C’est la première découverte du genre dans la région. Une partie d’une statue en granit d’un sphinx mis au jour la semaine dernière provoque un débat passionné dans les milieux archéologiques.
Le fragment comporte un cartouche hiéroglyphique au nom du pharaon Mykérinos qui régna il y a près de 4 500 ans. Sa pyramide est la plus petite des trois du plateau de Guiza. « C’est la seule statue égyptienne jamais retrouvée dans le Levant », indique Amnon Ben-Tor, professeur d’archéologie à l’Université hébraïque de Jérusalem. « Il s’agit aussi du seul sphinx connu de ce roi. Aucun sphinx de ce roi n’a jamais été retrouvé, pas même en Egypte », précise l’archéologue, directeur des fouilles sur le site de Tell Hazor, en Galilée, où a été retrouvé le fragment.
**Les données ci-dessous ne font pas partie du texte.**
[config.mk]
export PLATFORM = sky130hd
export DESIGN_NAME = ipu_int_ctrl
export DESIGN_NICKNAME = d
export VERILOG_FILES = /design/src/rtl/ipu_int_ctrl.sv
export SDC_FILE = /design/constraint.sdc
export NUM_CORES = 1
export LEC_CHECK = 0
export ABC_AREA = 1
export CAP_MARGIN = 20
export CELL_PAD_IN_SITES_DETAIL_PLACEMENT = 1
export CELL_PAD_IN_SITES_GLOBAL_PLACEMENT = 1
export CORE_MARGIN = 4
export CORE_UTILIZATION = 35
export DETAILED_ROUTE_END_ITERATION = 12
export PLACE_DENSITY = 0.86
export SKIP_CTS_REPAIR_TIMING = 1
export SLEW_MARGIN = 25
export SYNTH_ARGS = -nofsm -noshare
export SYNTH_HDL_FRONTEND = slang
export SYNTH_SLANG_ARGS = --single-unit
export TNS_END_PERCENT = 30
[constraint.sdc]
create_clock -name clk -period 2.36 [get_ports clk]
set_input_delay 0.708 -clock clk [delete_from_list [all_inputs] [get_ports clk]]
set_output_delay 0.708 -clock clk [all_outputs]
set_load 0.01 [all_outputs]
File: config.mk
export PLATFORM = sky130hd
export DESIGN_NAME = dmem_arbiter
export DESIGN_NICKNAME = d
export VERILOG_FILES = /design/src/rtl/dmem_arb_pkg.sv /design/src/rtl/dmem_arb_select.sv /design/src/rtl/dmem_arbiter.sv
export SDC_FILE = /design/constraint.sdc
export NUM_CORES = 1
export LEC_CHECK = 0
export BUFFER_PORTS_ARGS = -buffer_cell sky130_fd_sc_hd__buf_2
export CORE_AREA = 3 3 94 96
export CTS_BUF_LIST = sky130_fd_sc_hd__clkbuf_16
export CTS_CLUSTER_DIAMETER = 30
export CTS_CLUSTER_SIZE = 25
export DETAILED_ROUTE_END_ITERATION = 10
export DIE_AREA = 0 0 97 99
export SLEW_MARGIN = 20
export SYNTH_ARGS = -nofsm -noshare
export SYNTH_HDL_FRONTEND = slang
export SYNTH_SLANG_ARGS = --single-unit
File: constraint.sdc
create_clock -name clk -period 2 [get_ports clk]
set_input_delay 0.4 -clock clk [delete_from_list [all_inputs] [get_ports clk]]
set_output_delay 0.4 -clock clk [all_outputs]
set_load 0.005 [all_outputs]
Ben-Tor a souligné qu’en plus du nom de Mykérinos gravé entre les pattes du sphinx, se trouvent des symboles référant à la ville d’Héliopolis où se trouvait le temple abritant la statue.
Le fragment découvert fait environ 50 centimètres de long alors que la statue dans son ensemble avait une taille de 150 centimètres de long sur 50 centimètres de large.
La façon dont le sphinx est arrivé à Tell Hazor n’a pas été élucidée. « Il semble peu probable qu’il soit arrivé lors du règne de Mykérinos, car il n’y avait alors aucune relation entre l’Egypte et cette partie du monde, poursuit Amnon Ben-Tor. L’Egypte avait des relations avec le Liban, en particulier via l’ancien port de Byblos, pour l’importation du bois de cèdre, mais pas avec la Galilée ».
Une des hypothèses serait que la statue provienne du pillage de la Basse-Egypte par les Cananéens aux XVIIe-XVIe siècles av. J.-C. Mais le plus probable serait qu’il s’agisse d’un cadeau offert par un monarque égyptien plus tardif. « Il est possible que le sphinx soit arrivé à Hazor après le début du Nouvel Empire, en 1550 av. J.-C., pendant lequel l’Egypte régnait sur Canaan et entretenait des liens étroits avec les souverains locaux qu’elle avait laissés sur le trône. La statue a probablement été envoyée par un souverain égyptien au roi de Hazor, le plus important de la région ».
Selon Amnon Ben-Tor, le sphinx a probablement été volontairement brisé lors de la prise de la ville par ses nouveaux maîtres, désireux d’affirmer leur pouvoir. Les incrustations ont été méticuleusement retirées par des restaurateurs avant que ne soient découverts les hiéroglyphes.
Rien d’anormal
L’archéologue Zahi Hawas estime normal de trouver des pièces archéologiques égyptiennes en Palestine, en Syrie ou au Liban. Le pouvoir de l’Egypte s’étendait sur beaucoup de régions sous les XVIIIe, XIXe et XXe dynasties.
« On a déjà trouvé des statues datant de l’Egypte Ancienne en Palestine et en Syrie, non loin d’Israël », assure Hawas, tout en expliquant qu’il n’est pas possible de revendiquer la restitution d’une telle statue. Selon la loi internationale, les pièces antiques appartiennent au pays où elles ont été découvertes, même si elles appartiennent à la civilisation d’un autre pays.
Dans le même contexte, Abdel-Halim Noureddine, professeur d’égyptologie à l’Université du Caire, atténue l’importance de cette découverte qui, selon lui, n’est pas une première. D’autres sphinx ont, en effet, été découverts en Palestine dans le passé.